Metal halide perovskites (MHPs) are a type of semiconductor material with intriguing features, such as thin-film transistors (TFTs). Tin (Sn)-based MHPs, in particular, could be a more environmentally friendly alternative to harmful lead-based MHPs.
However, before Sn-based MHPs can be used in planar semiconductor devices, numerous fundamental difficulties must be rectified.
The mobility of charge carriers in Sn-based MHPs is hampered when flaws in the crystal structure called “grain boundaries” are grouped into a 2D structure (or quasi-2D structure with a few layers). When employed in a TFT, this phenomena causes a high series resistance, which reduces performance.
A TFT produced using a Sn-based MHP organized into a 3D structure, on the other hand, confronts a different but nonetheless devastating difficulty. Unless very high voltages are given, the transistor is permanently ON due to the 3D material’s exceptionally high carrier density.
The proposed strategy could be applied to various solution-derived semiconductor systems, opening doors to flexible and printable electronics.
Prof. Kim
Needless to say, this eliminates numerous applications for such a device. Fortunately, a group of scientists from Tokyo Tech University in Japan has discovered a way to overcome these constraints.
The researchers suggested a unique design for Sn-based MHPs called the “2D/3D core-shell structure” in a recent article published in Advanced Science and led by Assistant Professor Junghwan Kim and Honorary Professor Hideo Hosono.
3D MHP cores are totally isolated from one another in this structure, with only short 2D MHP strips (or “shells”) connecting them. This alternating layout addresses both of the aforementioned flaws at the same time. But how?
The key to lowering 2D MHPs’ series resistance is to reduce carrier mobility issues at grain boundaries, which are caused by misalignments between the perovskite’s conductive octahedra.
These misalignments are eliminated, and the series resistance is considerably reduced, thanks to the way the 3D cores connect to the 2D segments.

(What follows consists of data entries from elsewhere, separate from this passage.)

===== src/rtl/host_pin_filter.sv =====
// Two-flop synchroniser followed by a run-length filter: the output only follows
// the input after FILTER_LEN consecutive identical samples. Idles high.
module host_pin_filter
  import host_bus_pkg::*;
#(
  parameter int FILTER_LEN = DEF_FILTER_LEN
) (
  input  logic clk,
  input  logic reset,
  input  logic i_raw,
  output logic o_filt
);

  localparam int CNT_W = $clog2(FILTER_LEN) + 1;

  logic [SYNC_STAGES-1:0] r_sync;
  logic [CNT_W-1:0]       r_cnt;
  logic                   r_filt;
  logic                   w_sample;

  assign w_sample = r_sync[SYNC_STAGES-1];

  always_ff @(posedge clk or posedge reset) begin
    if (reset) begin
      r_sync <= '1;
      r_cnt  <= '0;
      r_filt <= 1'b1;
    end else begin
      r_sync <= {r_sync[SYNC_STAGES-2:0], i_raw};
      if (w_sample == r_filt) begin
        r_cnt <= '0;
      end else if (r_cnt == CNT_W'(FILTER_LEN - 1)) begin
        r_filt <= w_sample;
        r_cnt  <= '0;
      end else begin
        r_cnt <= r_cnt + 1'b1;
      end
    end
  end

  assign o_filt = r_filt;

endmodule


===== src/rtl/host_bus_bridge.sv =====
// Host-CPU to VDP register bridge: filtered strobes, buffered writes, ordered req/ack.
// Define HOST_WAIT_EN to build the host_wait output and its logic.
module host_bus_bridge
  import host_bus_pkg::*;
#(
  parameter int ADDR_W     = DEF_ADDR_W,
  parameter int DATA_W     = DEF_DATA_W,
  parameter int FIFO_DEPTH = DEF_FIFO_DEPTH,
  parameter int FILTER_LEN = DEF_FILTER_LEN
) (
  input  logic                          clk,
  input  logic                          reset,
  input  logic                          host_csr_n,
  input  logic                          host_csw_n,
  input  logic [ADDR_W-1:0]             host_addr,
  input  logic [DATA_W-1:0]             host_din,
  output logic [DATA_W-1:0]             host_dout,
  output logic                          host_oe,
  output logic                          vdp_req,
  output logic                          vdp_wrt,
  output logic [ADDR_W-1:0]             vdp_adr,
  output logic [DATA_W-1:0]             vdp_dbo,
  input  logic                          vdp_ack,
  input  logic [DATA_W-1:0]             vdp_dbi,
  output logic [$clog2(FIFO_DEPTH):0]   fifo_level,
  output logic                          overflow
`ifdef HOST_WAIT_EN
  ,
  output logic                          host_wait
`endif
);

  localparam int PTR_W    = $clog2(FIFO_DEPTH);
  localparam int LVL_W    = PTR_W + 1;
  localparam int ENT_W    = ADDR_W + DATA_W;
  localparam int PIPE_LEN = SYNC_STAGES + FILTER_LEN;

  typedef struct packed {
    logic [ADDR_W-1:0] adr;
    logic [DATA_W-1:0] dbo;
  } wr_entry_t;

  logic                           w_csr_filt;
  logic                           w_csw_filt;
  logic                           r_csr_prev;
  logic                           r_csw_prev;
  logic                           w_rd_fall;
  logic                           w_wr_fall;
  logic                           w_rd_evt;
  logic                           w_wr_evt;
  logic [PIPE_LEN-1:0][ENT_W-1:0] r_pipe;
  wr_entry_t                      w_cap;

  wr_entry_t                      r_fifo [FIFO_DEPTH];
  logic [PTR_W-1:0]               r_wr_ptr;
  logic [PTR_W-1:0]               r_rd_ptr;
  logic [LVL_W-1:0]               r_level;
  logic                           w_full;
  logic                           w_empty;
  logic                           w_push;
  logic                           w_pop;
  logic                           w_drop;
  logic                           r_overflow;

  bridge_state_e                  r_state;
  bridge_state_e                  w_state_next;
  logic                           w_req;
  logic                           w_wrt;
  logic                           w_load_wr;
  logic                           w_load_rd;
  logic                           w_rd_issue;
  logic                           w_rd_done;
  logic                           r_rd_pend;
  logic [ADDR_W-1:0]              r_rd_addr;
  logic [ADDR_W-1:0]              r_vdp_adr;
  logic [DATA_W-1:0]              r_vdp_dbo;
  logic [DATA_W-1:0]              r_host_dout;

  host_pin_filter #(.FILTER_LEN(FILTER_LEN)) u_csr_filt (
    .clk    (clk),
    .reset  (reset),
    .i_raw  (host_csr_n),
    .o_filt (w_csr_filt)
  );

  host_pin_filter #(.FILTER_LEN(FILTER_LEN)) u_csw_filt (
    .clk    (clk),
    .reset  (reset),
    .i_raw  (host_csw_n),
    .o_filt (w_csw_filt)
  );

  // Address/data delayed by the strobe path depth so the captured value is the
  // one present when the raw strobe fell.
  always_ff @(posedge clk or posedge reset) begin
    if (reset) begin
      r_pipe     <= '0;
      r_csr_prev <= 1'b1;
      r_csw_prev <= 1'b1;
    end else begin
      r_pipe     <= {r_pipe[PIPE_LEN-2:0], {host_addr, host_din}};
      r_csr_prev <= w_csr_filt;
      r_csw_prev <= w_csw_filt;
    end
  end

  assign w_cap     = r_pipe[PIPE_LEN-1];
  assign w_rd_fall = r_csr_prev & ~w_csr_filt;
  assign w_wr_fall = r_csw_prev & ~w_csw_filt;
  assign w_rd_evt  = w_rd_fall & ~w_wr_fall;
  assign w_wr_evt  = w_wr_fall & ~w_rd_fall;

  assign w_full  = (r_level == LVL_W'(FIFO_DEPTH));
  assign w_empty = (r_level == '0);
  // A pop in the same cycle frees the slot, so a push into a full FIFO still lands.
  assign w_push  = w_wr_evt & (~w_full | w_pop);
  assign w_drop  = w_wr_evt & w_full & ~w_pop;

  always_ff @(posedge clk) begin
    if (w_push) begin
      r_fifo[r_wr_ptr] <= w_cap;
    end
  end

  always_ff @(posedge clk or posedge reset) begin
    if (reset) begin
      r_wr_ptr   <= '0;
      r_rd_ptr   <= '0;
      r_level    <= '0;
      r_overflow <= 1'b0;
    end else begin
      if (w_push) r_wr_ptr <= r_wr_ptr + 1'b1;
      if (w_pop)  r_rd_ptr <= r_rd_ptr + 1'b1;
      case ({w_push, w_pop})
        2'b10:   r_level <= r_level + 1'b1;
        2'b01:   r_level <= r_level - 1'b1;
        default: r_level <= r_level;
      endcase
      if (w_drop) r_overflow <= 1'b1;
    end
  end

  always_ff @(posedge clk or posedge reset) begin
    if (reset) r_state <= IDLE;
    else       r_state <= w_state_next;
  end

  always_comb begin
    w_state_next = r_state;
    w_req        = 1'b0;
    w_wrt        = 1'b0;
    w_load_wr    = 1'b0;
    w_load_rd    = 1'b0;
    w_pop        = 1'b0;
    w_rd_issue   = 1'b0;
    w_rd_done    = 1'b0;
    case (r_state)
      IDLE: begin
        if (!w_empty) begin
          w_state_next = WR_ISSUE;
          w_load_wr    = 1'b1;
        end else if (r_rd_pend) begin
          w_state_next = RD_ISSUE;
          w_load_rd    = 1'b1;
        end
      end
      WR_ISSUE: begin
        w_req        = 1'b1;
        w_wrt        = 1'b1;
        w_pop        = 1'b1;
        w_state_next = WR_WAIT;
      end
      RD_ISSUE: begin
        w_req        = 1'b1;
        w_rd_issue   = 1'b1;
        w_state_next = RD_WAIT;
      end
      WR_WAIT: begin
        if (vdp_ack) w_state_next = IDLE;
      end
      RD_WAIT: begin
        if (vdp_ack) begin
          w_rd_done    = 1'b1;
          w_state_next = IDLE;
        end
      end
      default: w_state_next = IDLE;
    endcase
  end

  // A new read edge wins over the clear so a read arriving during issue is not lost.
  always_ff @(posedge clk or posedge reset) begin
    if (reset) begin
      r_rd_pend   <= 1'b0;
      r_rd_addr   <= '0;
      r_vdp_adr   <= '0;
      r_vdp_dbo   <= '0;
      r_host_dout <= '0;
    end else begin
      if (w_rd_evt) begin
        r_rd_pend <= 1'b1;
        r_rd_addr <= w_cap.adr;
      end else if (w_rd_issue) begin
        r_rd_pend <= 1'b0;
      end
      if (w_load_wr) begin
        r_vdp_adr <= r_fifo[r_rd_ptr].adr;
        r_vdp_dbo <= r_fifo[r_rd_ptr].dbo;
      end else if (w_load_rd) begin
        r_vdp_adr <= r_rd_addr;
      end
      if (w_rd_done) r_host_dout <= vdp_dbi;
    end
  end

`ifdef HOST_WAIT_EN
  logic r_rd_wait;
  logic r_dout_upd;

  always_ff @(posedge clk or posedge reset) begin
    if (reset) begin
      r_rd_wait  <= 1'b0;
      r_dout_upd <= 1'b0;
    end else begin
      r_dout_upd <= w_rd_done;
      if (w_rd_evt)                      r_rd_wait <= 1'b1;
      else if (r_dout_upd && !r_rd_pend) r_rd_wait <= 1'b0;
    end
  end

  assign host_wait = r_rd_wait | w_full;
`endif

  assign host_dout  = r_host_dout;
  assign host_oe    = ~w_csr_filt;
  assign vdp_req    = w_req;
  assign vdp_wrt    = w_wrt;
  assign vdp_adr    = r_vdp_adr;
  assign vdp_dbo    = r_vdp_dbo;
  assign fifo_level = r_level;
  assign overflow   = r_overflow;

endmodule
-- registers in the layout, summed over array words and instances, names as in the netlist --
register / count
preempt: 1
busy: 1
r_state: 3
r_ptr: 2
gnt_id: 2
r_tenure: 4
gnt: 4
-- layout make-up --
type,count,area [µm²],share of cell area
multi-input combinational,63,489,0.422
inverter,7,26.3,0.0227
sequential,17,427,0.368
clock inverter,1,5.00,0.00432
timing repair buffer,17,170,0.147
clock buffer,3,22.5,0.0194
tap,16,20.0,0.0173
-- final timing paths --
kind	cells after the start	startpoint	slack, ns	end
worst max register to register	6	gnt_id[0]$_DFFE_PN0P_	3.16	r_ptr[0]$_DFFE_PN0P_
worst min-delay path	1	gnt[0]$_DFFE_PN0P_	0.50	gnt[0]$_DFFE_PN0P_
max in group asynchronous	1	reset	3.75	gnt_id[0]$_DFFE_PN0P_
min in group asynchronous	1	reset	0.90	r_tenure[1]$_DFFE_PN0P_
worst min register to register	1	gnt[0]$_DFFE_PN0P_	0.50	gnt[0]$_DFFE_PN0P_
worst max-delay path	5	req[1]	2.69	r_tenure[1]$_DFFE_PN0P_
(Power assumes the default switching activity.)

When employing the 2D/3D core-shell configuration, the high carrier density of 3D MHPs is simply not a problem.
Because the 3D cores are isolated, their carrier density is no longer important; instead, the 2D segments operate as a bottleneck, limiting the entire material’s effective carrier density.
The researchers created a complementary metal-oxide-semiconductor (CMOS) inverter by merging 2D/3D TFTs with a typical indium gallium zinc oxide TFT to illustrate the usefulness of this unique construction.
“Our device exhibited a high voltage gain of 200 V/V at a drain voltage of 20 V. This performance is the best reported so far for a CMOS inverter made using Sn-MHP TFTs,” highlights Prof. Kim.
The novel 2D/3D structure proposed in this study will aid scientists all around the world in taking use of perovskites’ appealing electrical features. Furthermore, their technique isn’t confined to a single sort of material or technology.
“The proposed strategy could be applied to various solution-derived semiconductor systems, opening doors to flexible and printable electronics,” says Prof. Kim.